The convention is write your project layout normally, let projio sync
do the bookkeeping. The reciprocal — letting projio scaffold whole new
directories you did not ask for — is deliberately avoided.
What projio is not¶
projio is not an alternative to Snakemake, DataLad, MkDocs, or any
of the prior layers. It does not replace snakemake -p; pipeio_run
shells out to snakemake with the correct environment and flags. It
does not replace datalad save; datalad_save is a thin MCP wrapper
that returns structured output instead of raw stderr. It does not
replace mkdocs build; site_build invokes mkdocs through the
configured runner. The value-add is in the meta-knowledge: projio
knows which env to use for which command, which flows exist under
code/pipelines/, which CSL file the manuscripts cite. The underlying
tools are still the source of truth.
projio is not a workflow engine. It does not schedule jobs or enforce DAG dependencies; that is Snakemake's job. It does not store binary artefacts; that is git-annex. It does not parse PDF body text itself; that is docling/grobid (wrapped through biblio).
projio is not uniformly adopted. The stack-axis survey records that
each of the four study projects in the cohort enables a different
subset of subsystems, and one project (msol) has biblio.enabled:
false while still carrying a populated bib/ directory. The
enabled: flag is a switch, not a deletion, and drift between flag
and state is possible.
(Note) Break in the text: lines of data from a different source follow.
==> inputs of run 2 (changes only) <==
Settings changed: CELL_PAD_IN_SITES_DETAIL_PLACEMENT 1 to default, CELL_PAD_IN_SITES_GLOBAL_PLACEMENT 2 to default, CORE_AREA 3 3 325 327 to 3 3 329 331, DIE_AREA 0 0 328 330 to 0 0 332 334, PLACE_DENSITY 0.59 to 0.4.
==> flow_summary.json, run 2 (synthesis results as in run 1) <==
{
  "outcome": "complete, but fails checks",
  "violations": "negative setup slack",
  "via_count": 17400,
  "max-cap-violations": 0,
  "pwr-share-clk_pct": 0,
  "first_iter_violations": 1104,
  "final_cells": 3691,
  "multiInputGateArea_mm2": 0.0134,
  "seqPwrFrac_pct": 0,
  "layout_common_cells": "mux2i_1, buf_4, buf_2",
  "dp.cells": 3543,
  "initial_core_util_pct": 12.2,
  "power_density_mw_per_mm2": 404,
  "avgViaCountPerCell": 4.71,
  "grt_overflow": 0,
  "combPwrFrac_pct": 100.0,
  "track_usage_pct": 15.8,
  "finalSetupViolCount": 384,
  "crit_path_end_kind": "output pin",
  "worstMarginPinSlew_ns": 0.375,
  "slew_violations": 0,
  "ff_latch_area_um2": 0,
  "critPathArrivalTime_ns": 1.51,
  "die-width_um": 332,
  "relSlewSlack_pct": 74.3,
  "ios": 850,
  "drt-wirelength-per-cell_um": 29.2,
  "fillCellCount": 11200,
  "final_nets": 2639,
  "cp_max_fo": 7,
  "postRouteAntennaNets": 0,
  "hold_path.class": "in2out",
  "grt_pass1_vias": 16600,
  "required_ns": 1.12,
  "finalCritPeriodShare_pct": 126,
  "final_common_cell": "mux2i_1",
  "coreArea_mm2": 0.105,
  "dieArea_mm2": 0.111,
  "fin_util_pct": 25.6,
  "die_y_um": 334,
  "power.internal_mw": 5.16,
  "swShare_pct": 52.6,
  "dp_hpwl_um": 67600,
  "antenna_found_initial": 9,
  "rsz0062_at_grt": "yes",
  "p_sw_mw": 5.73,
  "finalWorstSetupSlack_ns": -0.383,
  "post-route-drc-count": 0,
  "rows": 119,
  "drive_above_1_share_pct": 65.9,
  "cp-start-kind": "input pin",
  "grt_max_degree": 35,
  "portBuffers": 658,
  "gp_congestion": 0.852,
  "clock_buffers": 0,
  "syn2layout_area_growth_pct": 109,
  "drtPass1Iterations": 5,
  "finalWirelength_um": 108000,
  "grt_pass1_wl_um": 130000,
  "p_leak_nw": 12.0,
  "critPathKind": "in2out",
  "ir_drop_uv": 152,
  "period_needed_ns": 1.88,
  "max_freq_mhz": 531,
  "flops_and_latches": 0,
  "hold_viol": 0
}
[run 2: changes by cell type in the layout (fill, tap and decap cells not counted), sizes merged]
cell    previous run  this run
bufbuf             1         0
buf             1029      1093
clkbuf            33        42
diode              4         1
<file path="src/design/sim_cfg_pkg.sv">
`default_nettype none

package sim_cfg_pkg;

    ////////////////////////////////////////////////////////////////////////
    // parameter word and host request
    ////////////////////////////////////////////////////////////////////////

    // width of one run-time parameter word
    localparam int WORD_W = 32;

    // one host transaction, fields stable while req is high
    typedef struct packed {
        logic              we;
        logic [7:0]        addr;
        logic [WORD_W-1:0] wdata;
    } host_req_t;

    ////////////////////////////////////////////////////////////////////////
    // parameter registers
    ////////////////////////////////////////////////////////////////////////

    // write addresses
    localparam logic [7:0] ADDR_HALF_CNT = 8'h00;
    localparam logic [7:0] ADDR_SYN_GAIN = 8'h06;
    localparam logic [7:0] ADDR_LEN_F0   = 8'h08;

    // reset values, len_f0 is 0.9 in single precision
    localparam logic        [WORD_W-1:0] RST_HALF_CNT = 32'd9;
    localparam logic signed [WORD_W-1:0] RST_SYN_GAIN = 32'sd1;
    localparam logic        [WORD_W-1:0] RST_LEN_F0   = 32'h3F66_6666;

    // half_cnt unsigned, syn_gain two's complement, len_f0 ieee single
    typedef struct packed {
        logic        [WORD_W-1:0] half_cnt;
        logic signed [WORD_W-1:0] syn_gain;
        logic        [WORD_W-1:0] len_f0;
    } sim_params_t;

endpackage

`default_nettype wire

</file>
<file path="src/design/sim_obs_pkg.sv">
`default_nettype none

package sim_obs_pkg;

    // host readout is done in 16-bit halves
    localparam int HALF_W = 16;

    // observed quantities
    // syn_current signed, counts unsigned, len_sample ieee single
    typedef struct packed {
        logic signed [31:0] syn_current;
        logic        [31:0] sn_count;
        logic        [31:0] mn_count;
        logic        [31:0] len_sample;
    } sim_obs_t;

    // length sample after reset, 1.0
    localparam logic [31:0] RST_LEN_SAMPLE = 32'h3F80_0000;

    ////////////////////////////////////////////////////////////////////////
    // readout addresses, lo then hi half
    ////////////////////////////////////////////////////////////////////////
    localparam logic [7:0] ADDR_SYN_LO = 8'h20;
    localparam logic [7:0] ADDR_SYN_HI = 8'h21;
    localparam logic [7:0] ADDR_SN_LO  = 8'h24;
    localparam logic [7:0] ADDR_SN_HI  = 8'h25;
    localparam logic [7:0] ADDR_MN_LO  = 8'h26;
    localparam logic [7:0] ADDR_MN_HI  = 8'h27;
    localparam logic [7:0] ADDR_LEN_LO = 8'h28;
    localparam logic [7:0] ADDR_LEN_HI = 8'h29;

endpackage

`default_nettype wire

</file>
<file path="src/design/host_port_fsm.sv">
`timescale 1ns/1ps
`default_nettype none

module host_port_fsm (
    input  wire                                  ep50trig,
    input  wire                                  reset_sim,
    input  wire                                  i_req,
    input  wire sim_cfg_pkg::host_req_t          i_host,
    input  wire sim_obs_pkg::sim_obs_t           i_obs,
    output logic                                 o_ack,
    output logic                                 o_wr_stb,
    output logic [7:0]                           o_wr_addr,
    output logic [sim_cfg_pkg::WORD_W-1:0]       o_wr_data,
    output logic [sim_obs_pkg::HALF_W-1:0]       o_rd_data
);
    import sim_obs_pkg::*;

    typedef enum logic [1:0] {ST_IDLE, ST_ACK, ST_RELEASE} state_t;

    state_t            state;
    logic              accept;
    logic [HALF_W-1:0] rd_sel;

    // new request only taken from idle
    assign accept = (state == ST_IDLE) && i_req;

    ////////////////////////////////////////////////////////////////////////
    // readout decode, unknown address reads as zero
    ////////////////////////////////////////////////////////////////////////
    always_comb
    begin
        case (i_host.addr)
            ADDR_SYN_LO: rd_sel = i_obs.syn_current[HALF_W-1:0];
            ADDR_SYN_HI: rd_sel = i_obs.syn_current[2*HALF_W-1:HALF_W];
            ADDR_SN_LO:  rd_sel = i_obs.sn_count[HALF_W-1:0];
            ADDR_SN_HI:  rd_sel = i_obs.sn_count[2*HALF_W-1:HALF_W];
            ADDR_MN_LO:  rd_sel = i_obs.mn_count[HALF_W-1:0];
            ADDR_MN_HI:  rd_sel = i_obs.mn_count[2*HALF_W-1:HALF_W];
            ADDR_LEN_LO: rd_sel = i_obs.len_sample[HALF_W-1:0];
            ADDR_LEN_HI: rd_sel = i_obs.len_sample[2*HALF_W-1:HALF_W];
            default:     rd_sel = '0;
        endcase
    end

    ////////////////////////////////////////////////////////////////////////
    // handshake: idle -> ack -> release -> idle
    ////////////////////////////////////////////////////////////////////////
    always_ff @(posedge ep50trig or posedge reset_sim)
    begin
        if (reset_sim)
        begin
            state     <= ST_IDLE;
            o_ack     <= 1'b0;
            o_wr_stb  <= 1'b0;
            o_rd_data <= '0;
        end
        else
        begin
            // strobe lives for the first ack cycle only
            o_wr_stb <= accept && i_host.we;
            case (state)
                ST_IDLE:
                begin
                    if (i_req)
                    begin
                        state <= ST_ACK;
                        o_ack <= 1'b1;
                        // readout frozen until next read
                        if (!i_host.we)
                            o_rd_data <= rd_sel;
                    end
                end
                ST_ACK:
                begin
                    // hold ack as long as host holds req
                    if (!i_req)
                    begin
                        state <= ST_RELEASE;
                        o_ack <= 1'b0;
                    end
                end
                default:
                    state <= ST_IDLE;
            endcase
        end
    end

    // write fields captured with the request
    always_ff @(posedge ep50trig)
    begin
        if (accept)
        begin
            o_wr_addr <= i_host.addr;
            o_wr_data <= i_host.wdata;
        end
    end

endmodule

`default_nettype wire

</file>
<file path="src/design/param_bank.sv">
`timescale 1ns/1ps
`default_nettype none

module param_bank (
    input  wire                                ep50trig,
    input  wire                                reset_sim,
    input  wire                                i_wr_stb,
    input  wire [7:0]                          i_wr_addr,
    input  wire [sim_cfg_pkg::WORD_W-1:0]      i_wr_data,
    output sim_cfg_pkg::sim_params_t           o_params
);
    import sim_cfg_pkg::*;

    ////////////////////////////////////////////////////////////////////////
    // run-time parameter registers
    ////////////////////////////////////////////////////////////////////////
    always_ff @(posedge ep50trig or posedge reset_sim)
    begin
        if (reset_sim)
        begin
            // tick half count, 9 gives a 20-cycle tick
            o_params.half_cnt <= RST_HALF_CNT;
            // unity synaptic gain
            o_params.syn_gain <= RST_SYN_GAIN;
            // muscle length register
            o_params.len_f0   <= RST_LEN_F0;
        end
        else if (i_wr_stb)
        begin
            // one register per address
            case (i_wr_addr)
                ADDR_HALF_CNT:
                    o_params.half_cnt <= i_wr_data;
                ADDR_SYN_GAIN:
                    o_params.syn_gain <= $signed(i_wr_data);
                ADDR_LEN_F0:
                    o_params.len_f0 <= i_wr_data;
                default:
                begin
                    // other addresses leave everything as is
                end
            endcase
        end
    end

endmodule

`default_nettype wire

</file>
<file path="src/design/sim_tick_timer.sv">
`timescale 1ns/1ps
`default_nettype none

module sim_tick_timer (
    input  wire                              ep50trig,
    input  wire                              reset_sim,
    input  wire [sim_cfg_pkg::WORD_W-1:0]    i_half_cnt,
    output logic                             o_tick
);
    import sim_cfg_pkg::*;

    logic [WORD_W-1:0] half_lat;
    logic [WORD_W-1:0] cnt;
    logic              phase;
    logic              wrap;

    // end of one half period
    assign wrap = (cnt == half_lat);

    always_ff @(posedge ep50trig or posedge reset_sim)
    begin
        if (reset_sim)
        begin
            half_lat <= RST_HALF_CNT;
            cnt      <= '0;
            phase    <= 1'b0;
            o_tick   <= 1'b0;
        end
        else
        begin
            // tick on second wrap of each period
            o_tick <= wrap && phase;
            if (wrap)
            begin
                cnt   <= '0;
                phase <= ~phase;
                // new half count only at period boundary
                if (phase)
                    half_lat <= i_half_cnt;
            end
            else
                cnt <= cnt + 1'b1;
        end
    end

endmodule

`default_nettype wire

</file>
<file path="src/design/spike_window_counter.sv">
`timescale 1ns/1ps
`default_nettype none

module spike_window_counter (
    input  wire                                 ep50trig,
    input  wire                                 reset_sim,
    input  wire                                 i_spike,
    input  wire                                 i_tick,
    output logic [sim_cfg_pkg::WORD_W-1:0]      o_count
);
    import sim_cfg_pkg::*;

    logic              spike_d;
    logic              spike_rise;
    logic [WORD_W-1:0] acc;
    logic [WORD_W-1:0] acc_next;

    ////////////////////////////////////////////////////////////////////////
    // rising edge detect
    ////////////////////////////////////////////////////////////////////////
    assign spike_rise = i_spike && !spike_d;

    // running total incl. this cycle's edge
    assign acc_next = acc + {{(WORD_W-1){1'b0}}, spike_rise};

    ////////////////////////////////////////////////////////////////////////
    // window accumulate and hand-off
    ////////////////////////////////////////////////////////////////////////
    always_ff @(posedge ep50trig or posedge reset_sim)
    begin
        if (reset_sim)
        begin
            spike_d <= 1'b0;
            acc     <= '0;
            o_count <= '0;
        end
        else
        begin
            spike_d <= i_spike;
            if (i_tick)
            begin
                // tick cycle still belongs to the closing window
                o_count <= acc_next;
                acc     <= '0;
            end
            else
                acc <= acc_next;
        end
    end

endmodule

`default_nettype wire

</file>
<file path="src/design/sim_state_sampler.sv">
`timescale 1ns/1ps
`default_nettype none

module sim_state_sampler (
    input  wire                                   ep50trig,
    input  wire                                   reset_sim,
    input  wire                                   i_tick,
    input  wire signed [sim_cfg_pkg::WORD_W-1:0]  i_syn_raw,
    input  wire signed [sim_cfg_pkg::WORD_W-1:0]  i_syn_gain,
    input  wire        [sim_cfg_pkg::WORD_W-1:0]  i_len_f0,
    output logic signed [sim_cfg_pkg::WORD_W-1:0] o_syn_current,
    output logic        [sim_cfg_pkg::WORD_W-1:0] o_len_sample
);
    import sim_cfg_pkg::*;
    import sim_obs_pkg::*;

    logic signed [2*WORD_W-1:0] syn_prod;

    ////////////////////////////////////////////////////////////////////////
    // synaptic gain
    ////////////////////////////////////////////////////////////////////////

    // full signed product, low word kept
    assign syn_prod = i_syn_raw * i_syn_gain;

    always_ff @(posedge ep50trig or posedge reset_sim)
    begin
        if (reset_sim)
            o_syn_current <= '0;
        else
            o_syn_current <= syn_prod[WORD_W-1:0];
    end

    ////////////////////////////////////////////////////////////////////////
    // muscle length, one sample per tick
    ////////////////////////////////////////////////////////////////////////
    always_ff @(posedge ep50trig or posedge reset_sim)
    begin
        if (reset_sim)
            o_len_sample <= RST_LEN_SAMPLE;
        else if (i_tick)
            o_len_sample <= i_len_f0;
    end

endmodule

`default_nettype wire

</file>
<file path="src/design/limb_sim_core.sv">
`timescale 1ns/1ps
`default_nettype none

module limb_sim_core (
    input  wire                                  ep50trig,
    input  wire                                  reset_sim,
    input  wire                                  i_req,
    input  wire sim_cfg_pkg::host_req_t          i_host,
    input  wire                                  i_sn_spike,
    input  wire                                  i_mn_spike,
    input  wire signed [sim_cfg_pkg::WORD_W-1:0] i_syn_raw,
    output logic                                 o_ack,
    output logic [sim_obs_pkg::HALF_W-1:0]       o_rd_data,
    output logic                                 o_tick
);
    import sim_cfg_pkg::*;
    import sim_obs_pkg::*;

    logic                      wr_stb;
    logic [7:0]                wr_addr;
    logic [WORD_W-1:0]         wr_data;
    sim_params_t               params;
    sim_obs_t                  obs;
    logic                      tick;
    logic [WORD_W-1:0]         sn_count;
    logic [WORD_W-1:0]         mn_count;
    logic signed [WORD_W-1:0]  syn_current;
    logic [WORD_W-1:0]         len_sample;

    ////////////////////////////////////////////////////////////////////////
    // host side
    ////////////////////////////////////////////////////////////////////////
    host_port_fsm u_host_port_fsm (
        .ep50trig  (ep50trig),
        .reset_sim (reset_sim),
        .i_req     (i_req),
        .i_host    (i_host),
        .i_obs     (obs),
        .o_ack     (o_ack),
        .o_wr_stb  (wr_stb),
        .o_wr_addr (wr_addr),
        .o_wr_data (wr_data),
        .o_rd_data (o_rd_data)
    );

    param_bank u_param_bank (
        .ep50trig  (ep50trig),
        .reset_sim (reset_sim),
        .i_wr_stb  (wr_stb),
        .i_wr_addr (wr_addr),
        .i_wr_data (wr_data),
        .o_params  (params)
    );

    ////////////////////////////////////////////////////////////////////////
    // simulation side
    ////////////////////////////////////////////////////////////////////////
    sim_tick_timer u_sim_tick_timer (
        .ep50trig   (ep50trig),
        .reset_sim  (reset_sim),
        .i_half_cnt (params.half_cnt),
        .o_tick     (tick)
    );

    // sensory pool
    spike_window_counter u_sn_counter (
        .ep50trig  (ep50trig),
        .reset_sim (reset_sim),
        .i_spike   (i_sn_spike),
        .i_tick    (tick),
        .o_count   (sn_count)
    );

    // motor pool
    spike_window_counter u_mn_counter (
        .ep50trig  (ep50trig),
        .reset_sim (reset_sim),
        .i_spike   (i_mn_spike),
        .i_tick    (tick),
        .o_count   (mn_count)
    );

    sim_state_sampler u_sim_state_sampler (
        .ep50trig      (ep50trig),
        .reset_sim     (reset_sim),
        .i_tick        (tick),
        .i_syn_raw     (i_syn_raw),
        .i_syn_gain    (params.syn_gain),
        .i_len_f0      (params.len_f0),
        .o_syn_current (syn_current),
        .o_len_sample  (len_sample)
    );

    // observation record for readout
    assign obs = '{
        syn_current: syn_current,
        sn_count:    sn_count,
        mn_count:    mn_count,
        len_sample:  len_sample
    };

    assign o_tick = tick;

endmodule

`default_nettype wire

</file>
This is the first of several
honest gaps the handbook is upfront about.
What follows¶
The six sub-chapters that follow walk the subsystem map in the same order the workshop introduces them, each motivated by a pain felt upstream in the stack: notio for project memory, pipeio for pipelines-as-data, biblio + indexio for literature and retrieval, figio and manuscript for figures and deliverables, and codio for code reuse.
Further reading¶
- Model Context Protocol specification — the JSON-RPC wire format that projio's MCP server implements; tool and resource schemas.
- FastMCP — Python library used to register projio's MCP tools; decorator-based tool definition API.